--- START ---
<file path="src/design/hsd_pkg.sv">
// ----------------------------------------------------------------------------
// hsd_pkg
// Shared types, widths, length limits and helper functions for the Hamming SEC decoder.
// ----------------------------------------------------------------------------
package hsd_pkg;

  localparam int unsigned MaxCodeBits = 64;
  localparam int unsigned CwWidth     = MaxCodeBits;
  localparam int unsigned LenWidth    = 7;
  localparam int unsigned DataWidth   = 57;
  localparam int unsigned CountWidth  = 6;
  localparam int unsigned SynWidth    = 6;

  localparam logic [LenWidth-1:0] MinLen = LenWidth'(3);
  localparam logic [LenWidth-1:0] MaxLen = LenWidth'(MaxCodeBits);

  typedef struct packed {
    logic [CwWidth-1:0]  codeword;
    logic [LenWidth-1:0] code_length;
  } in_item_t;

  typedef struct packed {
    logic [DataWidth-1:0]  data_value;
    logic [CountWidth-1:0] data_count;
    logic                  error_found;
    logic [SynWidth-1:0]   error_position;
    logic                  uncorrectable;
  } out_item_t;

  // Positions (one-based) covered by check bit bit_idx.
  function automatic logic [CwWidth-1:0] check_mask(input int unsigned bit_idx);
    logic [CwWidth-1:0] m;
    m = '0;
    for (int unsigned p = 1; p <= CwWidth; p++) begin
      m[p-1] = ((p >> bit_idx) & 1) != 0;
    end
    return m;
  endfunction

  // Data positions of a full-length word, first data bit at the MSB.
  function automatic logic [DataWidth-1:0] gather_data(input logic [CwWidth-1:0] word);
    logic [DataWidth-1:0] d;
    logic [6:0]           idx;
    d   = '0;
    idx = 7'(DataWidth);
    for (int unsigned p = 1; p <= CwWidth; p++) begin
      if ((p & (p - 1)) != 0) begin
        idx             = idx - 7'd1;
        d[idx[5:0]]     = word[p-1];
      end
    end
    return d;
  endfunction

endpackage

</file>
<file path="src/design/hamming_sec_decoder.sv">
// ----------------------------------------------------------------------------
// hamming_sec_decoder
// Single-error-correcting Hamming decoder for codewords of 3 to 64 bits.
// ----------------------------------------------------------------------------
// One codeword per item; bit 0 of the codeword is position 1 and bits at or
// above code_length are ignored (lengths below 3 act as 3, above 64 as 64).
// Check bit i covers every position whose number has bit i set and exists
// only while 2^i is below the length; odd_parity inverts every check bit.
// A nonzero syndrome names the bit to flip; a syndrome beyond the length
// sets uncorrectable and nothing is flipped. Data bits are the non-power-of-
// two positions in ascending order, first one most significant, right
// aligned in data_value. Throughput is one item per clock while out_ready_i
// does not stall the output. Between input accept and result valid lie an
// input register, then the syndrome tree, correction and data alignment
// shifter, then the result register. Both registers stall independently,
// so a new item is taken while a finished result waits. The configuration
// channel is always ready and must only be written while no item is in flight.
// ----------------------------------------------------------------------------
module hamming_sec_decoder
  import hsd_pkg::*;
(
  input  logic      clk_i,
  input  logic      rst_ni,
  // configuration write
  input  logic      cfg_valid_i,
  output logic      cfg_ready_o,
  input  logic      cfg_data_i,
  // input items
  input  logic      in_valid_i,
  output logic      in_ready_o,
  input  in_item_t  in_data_i,
  // result items
  output logic      out_valid_o,
  input  logic      out_ready_i,
  output out_item_t out_data_o
);

  // --------------------------------------------------------------------------
  // Configuration register
  // --------------------------------------------------------------------------
  logic odd_parity_q;

  assign cfg_ready_o = 1'b1;

  always_ff @(posedge clk_i or negedge rst_ni) begin
    if (!rst_ni) begin
      odd_parity_q <= 1'b0;
    end else if (cfg_valid_i && cfg_ready_o) begin
      odd_parity_q <= cfg_data_i;
    end
  end

  // --------------------------------------------------------------------------
  // Handshake: each stage advances when its successor has room
  // --------------------------------------------------------------------------
  logic s1_valid_q;
  logic out_valid_q;
  logic out_room;
  logic s1_room;

  assign out_room   = !out_valid_q || out_ready_i;
  assign s1_room    = !s1_valid_q || out_room;
  assign in_ready_o = s1_room;

  // --------------------------------------------------------------------------
  // Input stage: clamp the length and clear bits beyond it
  // --------------------------------------------------------------------------
  logic [LenWidth-1:0] len_clamped;
  logic [CwWidth-1:0]  word_masked;
  logic [CwWidth-1:0]  s1_word_q;
  logic [LenWidth-1:0] s1_len_q;

  always_comb begin
    priority if (in_data_i.code_length < MinLen) begin
      len_clamped = MinLen;
    end else if (in_data_i.code_length > MaxLen) begin
      len_clamped = MaxLen;
    end else begin
      len_clamped = in_data_i.code_length;
    end
    // shift by the full width yields zero, so a 64-bit length keeps all bits
    word_masked = in_data_i.codeword & ~({CwWidth{1'b1}} << len_clamped);
  end

  always_ff @(posedge clk_i or negedge rst_ni) begin
    if (!rst_ni) begin
      s1_valid_q <= 1'b0;
    end else if (s1_room) begin
      s1_valid_q <= in_valid_i;
    end
  end

  always_ff @(posedge clk_i) begin
    if (in_valid_i && s1_room) begin
      s1_word_q <= word_masked;
      s1_len_q  <= len_clamped;
    end
  end

  // --------------------------------------------------------------------------
  // Decode: syndrome, correction, data alignment
  // --------------------------------------------------------------------------
  logic [SynWidth-1:0]   syn;
  logic                  beyond_len;
  logic [CwWidth-1:0]    flip_vec;
  logic [CwWidth-1:0]    word_fixed;
  logic [LenWidth-1:0]   pow2_count;
  logic [CountWidth-1:0] data_count;
  logic [CountWidth-1:0] align_shift;
  out_item_t             out_d;
  out_item_t             out_data_q;

  always_comb begin
    // check bit i exists only while 2^i lies below the length
    for (int unsigned i = 0; i < SynWidth; i++) begin
      if (LenWidth'(1 << i) < s1_len_q) begin
        syn[i] = (^(s1_word_q & check_mask(i))) ^ odd_parity_q;
      end else begin
        syn[i] = 1'b0;
      end
    end

    beyond_len = LenWidth'(syn) > s1_len_q;

    if ((syn != '0) && !beyond_len) begin
      flip_vec = CwWidth'(1) << (syn - SynWidth'(1));
    end else begin
      flip_vec = '0;
    end
    word_fixed = s1_word_q ^ flip_vec;

    // powers of two up to the length: floor(log2(len)) + 1
    priority if (s1_len_q >= LenWidth'(64)) begin
      pow2_count = LenWidth'(7);
    end else if (s1_len_q >= LenWidth'(32)) begin
      pow2_count = LenWidth'(6);
    end else if (s1_len_q >= LenWidth'(16)) begin
      pow2_count = LenWidth'(5);
    end else if (s1_len_q >= LenWidth'(8)) begin
      pow2_count = LenWidth'(4);
    end else if (s1_len_q >= LenWidth'(4)) begin
      pow2_count = LenWidth'(3);
    end else begin
      pow2_count = LenWidth'(2);
    end

    data_count  = CountWidth'(s1_len_q - pow2_count);
    align_shift = CountWidth'(DataWidth) - data_count;

    out_d.data_value     = gather_data(word_fixed) >> align_shift;
    out_d.data_count     = data_count;
    out_d.error_found    = syn != '0;
    out_d.error_position = syn;
    out_d.uncorrectable  = beyond_len;
  end

  // --------------------------------------------------------------------------
  // Result register
  // --------------------------------------------------------------------------
  always_ff @(posedge clk_i or negedge rst_ni) begin
    if (!rst_ni) begin
      out_valid_q <= 1'b0;
    end else if (out_room) begin
      out_valid_q <= s1_valid_q;
    end
  end

  always_ff @(posedge clk_i) begin
    if (s1_valid_q && out_room) begin
      out_data_q <= out_d;
    end
  end

  assign out_valid_o = out_valid_q;
  assign out_data_o  = out_data_q;

endmodule

</file>
<file path="config.mk">
export PLATFORM = sky130hd
export DESIGN_NAME = hamming_sec_decoder
export DESIGN_NICKNAME = d
export VERILOG_FILES = /design/src/design/hsd_pkg.sv /design/src/design/hamming_sec_decoder.sv
export SDC_FILE = /design/constraint.sdc
export NUM_CORES = 1
export LEC_CHECK = 0
export BUFFER_PORTS_ARGS = -buffer_cell sky130_fd_sc_hd__buf_2
export CORE_MARGIN = 2
export CORE_UTILIZATION = 50
export CTS_CLUSTER_SIZE = 10
export DETAILED_ROUTE_END_ITERATION = 6
export GPL_ROUTABILITY_DRIVEN = 0
export PLACE_DENSITY = 0.7
export SLEW_MARGIN = 20
export SYNTH_ARGS = -nofsm -noshare
export SYNTH_HDL_FRONTEND = slang
export SYNTH_SLANG_ARGS = --single-unit
</file>
<file path="constraint.sdc">
create_clock -name clk_i -period 5 [get_ports clk_i]
set_input_delay 0.25 -clock clk_i [delete_from_list [all_inputs] [get_ports clk_i]]
set_output_delay 0.25 -clock clk_i [all_outputs]
set_load 0.02 [all_outputs]
</file>
Word-level counts from Yosys, hierarchy flattened
Index checks and enable logic that the tools add are counted.
{ "word_totals": {"word_cells": 68, "out_inout_bits": 74, "ff_bits": 144, "in_bits": 77} }
{ "classes": {"n_lt_le_gt_ge": 14, "n_shift": 3, "n_bitwise": 9, "reduce_logical": 15, "n_addsub": 3, "n_mux": 14} }
{ "op_table": {"columns": ["cell", "n"], "rows": [
  ["64-bit parity", 6],
  ["64-bit by 7-bit left shift with 63-bit output, first input constant", 1],
  ["63-bit bitwise AND", 1],
  ["63-bit two-way mux", 1],
  ["63-bit NOT", 1],
  ["1-bit by 6-bit left shift with 63-bit output, first input constant", 1],
  ["63-bit XOR", 1],
  ["57-bit by 6-bit >> shifter with 57-bit output", 1],
  ["6-bit two-way mux", 4],
  ["7-bit two-way mux", 2],
  ["7-bit by 3-bit greater-or-equal comparator with 1-bit output, second input constant", 1],
  ["7-bit by 4-bit greater-or-equal comparator with 1-bit output, second input constant", 1],
  ["7-bit by 5-bit greater-or-equal comparator with 1-bit output, second input constant", 1],
  ["7-bit by 6-bit greater-or-equal comparator with 1-bit output, second input constant", 1],
  ["7-bit greater-or-equal comparator, second input constant", 1],
  ["6-bit by 7-bit greater-than comparator with 1-bit output", 1],
  ["7-bit greater-than comparator, second input constant", 1],
  ["1-bit by 7-bit less-than comparator with 1-bit output, first input constant", 1],
  ["2-bit by 7-bit less-than comparator with 1-bit output, first input constant", 1],
  ["3-bit by 7-bit less-than comparator with 1-bit output, first input constant", 1],
  ["4-bit by 7-bit less-than comparator with 1-bit output, first input constant", 1],
  ["5-bit by 7-bit less-than comparator with 1-bit output, first input constant", 1],
  ["6-bit by 7-bit less-than comparator with 1-bit output, first input constant", 1],
  ["7-bit by 2-bit less-than comparator with 1-bit output, second input constant", 1],
  ["9 further kinds", 25]
]} }

Logic depth before layout (Yosys ltp)
{ "logic_depth": {"word_depth": 9, "mapped_depth": 25} }

Least setup slack after synthesis
OpenSTA, ideal clock, no wires.
{ "synth_timing": {"path_type": "reg-to-reg", "start": "register s1_word_q[62]", "end": "register out_data_q (netlist bit out_data_o[41]) (data pin)", "slack_ns": -0.260, "synth_period_minus_slack_ns": 5.260, "path_stages_with_launch": 21, "t_arrival_ns": 5.102, "path_cell_list": "edfxtp_1 xnor2_1 xnor3_2 xnor2_4 xnor2_2 xnor2_1 or2_2 clkbuf_1 inv_1 ha_1 inv_1 a311oi_4 a32oi_4 a21o_1 or4_4 and2_1 mux4_2 a21oi_1 a22oi_1 and2_1 a211oi_2"} }
{ "synth_rtl": {"columns": ["element", "line_no", "rtl"], "rows": [
  ["start, declared", "hamming_sec_decoder.sv:70", "logic [CwWidth-1:0] s1_word_q;"],
  ["start signal, assigned", "hamming_sec_decoder.sv:95", "s1_word_q <= word_masked;"],
  ["end signal, assigned", "hamming_sec_decoder.sv:170", "out_data_q <= out_d;"],
  ["end, declared", "hamming_sec_decoder.sv:111", "out_item_t out_data_q;"]
]} }

==> run metrics <==
GRT Total Usage 30.7%; Area Growth Syn to Fin 34.2%; first-pass GRT wire length 61500 um; CTS tree done; Final WS setup -206 ps; average cell area after synthesis 10.2 um^2; total die area around 0.026 mm^2; crit path time final 5210 ps; Setup TNS Final -5160 ps; io pins 151; arrival time of the worst setup path about 5500 ps; sequential cell area fraction in the yosys report 34.8%; Mapped Area between 0.01 and 0.015 mm^2; Leakage about 6.5 nW; ys flop type edfxtp_1; number of global-route vias before repair 11077; Hold Path Depth 2; Mapped Nets 1303; MaxCap Viol Count 0; initial antenna violation count 0; CTS Buffer Depth 2; Fin Hold WS 11.9 ps; maximum vdd drop about 0.56 mV; clk root buf clkbuf_16; Non-Filler Instances 1864; required time worst endpoint 5300 ps; Die X 161 um; Clock Sinks between 100 and 150; mux contribution to synthesized area 15.1%; post-DP HPWL 30700 um; Cells after Synth 1218; final antenna-violating net count 0; PD cells about 750 mW/mm^2; largest family of logic cells by synthesized area compound AO/OA/AOI/OAI gates; Post-synth EDFFs approximately 140; CORE AREA 0.0243 mm^2; Synth Area in Compound Gates 15.6%; Seq cells post-synth 144; placed insts 1804; type of the worst min-delay path in -> reg; Post-Synth XOR/XNOR Area 14.6%; failing checks negative setup slack; Worst setup EP type register; Pwr Total 12.5 mW; Worst Tran Pin Value 907 ps; fin nets between 1500 and 2000; wirelength, routed 41500 um; RSZ-0062 raised after global routing yes; DR iter-0 viols 1318; Post-route DRC 0; post-layout util 68.4%; pin count of the biggest net entering global routing between 70 and 80; share of post-route cells with drive strength above 1 43.2%; crit start category register; Post-Route Skew 10.1 ps; TritonRoute pass-1 iters 6; Distinct cells, synth between 80 and 90; Final Cell Area 0.0166 mm^2; dpl cell area 0.0148 mm^2; Warnings, synthesis 0; Synth Area in Adders 0.868%; slew margin rel. 39.3%; FF+latch area 0.00431 mm^2; Fmax between 150 and 200 MHz; port buffer count 148; final slew viol count 0; final period utilization 104%; Initial Util 51.0%; Synth Area in Simple Gates 15.2%; Worst R2R Path Depth 17; Ant. Diodes 0; Max H-tree Level 4; post-DR wirelength/cell around 22 um; CTS Buf Count 17; vias per cell 6.32; pre-CTS setup slack -577 ps; Die Ht around 160 um; Worst Path Max Fanout 7; outcome complete, but fails checks; area occupied by multi-input gates 0.00863 mm^2; final setup vio count 46; clk_lat worst skew 430 ps; Rows 57; grt ovf 0; Hold Violations, Final 0; clk slew on worst S/H paths 60 ps; WS Path Type reg -> reg; DR vias approximately 12000; asr flop ratio synth around 2.1%; FILL cells 1719
[state kept, by name, summed over array words and instances (netlist names)]
register	count
out_data_o	71
s1_word_q	63
out_valid_o	1
s1_len_q	7
odd_parity_q	1
s1_valid_q	1
[worst max-delay path, stage by stage, from the launching register on]
cell and delay [ps]:
edfxtp_1 460, xor2_1 190, xnor3_1 460, xnor2_2 180, buf_4 150, buf_4 140, xnor3_1 380, and2_1 210
a2111oi_4 400, a32oi_4 210, nand2_4 160, inv_8 60, or4_4 510, and2_4 200, mux4_2 550, mux4_2 540
o21ai_2 140, a22o_1 140
[cells in the final DEF (no fill, tap or decap), drive strengths merged, types with 20 or more instances in the layout]
master,instances
a21boi,22
a21oi,56
and2,28
buf,376
edfxtp,141
inv,33
mux2,20
mux2i,44
mux4,53
nand2,108
nand3,34
nor2,92
nor3,32
o21ai,37
xnor2,118
xor2,45
[cell type report]
| cell class | count | area share (%) |
|---|---|---|
| Tap cell | 324 | 2.44 |
| Clock buffer | 19 | 2.60 |
| Timing Repair Buffer | 380 | 15.6 |
| Clock inverter | 13 | 0.827 |
| Inverter | 32 | 0.782 |
| Multi-Input combinational cell | 952 | 51.9 |
| Sequential cell | 144 | 25.9 |
[layer usage]
metal  share of wire, %  global-route usage (%)
met3                9.7                    4.37
met4                5.9                    17.5
met5                  0                       0
met1                 37                    39.3
met2                 47                    50.0
[repair_timing]
item / CTS / global route
pin swaps: 32 / 42
hold endpoints to repair: 6 / 0
resized for setup: 93 / 109
setup endpoints to repair: 56 / 53
buffers inserted: 14 / 11
hold buffers: 4 / 0
[Yosys cell counts (all sizes together), types with 15 or more instances]
cell / count / area, um^2
xnor3: 15 / 339
buf: 23 / 110
nand3: 34 / 170
xnor2: 118 / 1070
mux4: 53 / 1190
inv: 31 / 116
nand2: 108 / 413
o21ai: 37 / 185
mux2: 20 / 229
a21oi: 56 / 284
edfxtp: 141 / 4230
clkbuf: 67 / 251
xor2: 45 / 394
o211ai: 15 / 113
nor2: 92 / 345
and2: 28 / 178
o221ai: 15 / 131
mux2i: 44 / 453
nor3: 32 / 165
a21boi: 22 / 165
[final timing paths]
kind / from / endpoint / slack, ps
worst max-delay path: s1_word_q[38]$_DFFE_PP_ / out_data_o[38]$_DFFE_PP_ / -210
worst min-delay path: in_valid_i / s1_valid_q$_DFFE_PN0N_ / 10
worst max register to register: s1_word_q[38]$_DFFE_PP_ / out_data_o[38]$_DFFE_PP_ / -210
worst min register to register: s1_valid_q$_DFFE_PN0N_ / out_valid_o$_DFFE_PN0P_ / 510
max in group asynchronous: rst_ni / odd_parity_q$_DFFE_PN0P_ / 4750
min in group asynchronous: rst_ni / s1_valid_q$_DFFE_PN0N_ / 150
[cell families (layout without fill, tap and decap cells)]
kind of cell	Yosys count	count (layout)
AND/OR/NAND/NOR	384	384
multiplexers	117	117
other	1	1
buffers and inverters	122	444
XOR/XNOR	178	178
adder cells (fa/ha/maj)	8	8
flip-flops	144	144
AO/OA/AOI/OAI	264	264
[report_power, final]
part	internal, mW	switching (mW)
Combinational	4.13	5.30
Sequential	1.70	0.0854
Clock	0.734	0.524
Total	6.57	5.90
Power figures use the tool's default switching activity.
--- END ---
▸ **Work required**: Copy out precisely the lines from the line with "mux4: 53 / 1190" to the line with "worst min-delay path: in_valid_i" in the material above, including those two lines and omitting all the rest.

▸ **Answer space**:
mux4: 53 / 1190
inv: 31 / 116
nand2: 108 / 413
o21ai: 37 / 185
mux2: 20 / 229
a21oi: 56 / 284
edfxtp: 141 / 4230
clkbuf: 67 / 251
xor2: 45 / 394
o211ai: 15 / 113
nor2: 92 / 345
and2: 28 / 178
o221ai: 15 / 131
mux2i: 44 / 453
nor3: 32 / 165
a21boi: 22 / 165
[final timing paths]
kind / from / endpoint / slack, ps
worst max-delay path: s1_word_q[38]$_DFFE_PP_ / out_data_o[38]$_DFFE_PP_ / -210
worst min-delay path: in_valid_i / s1_valid_q$_DFFE_PN0N_ / 10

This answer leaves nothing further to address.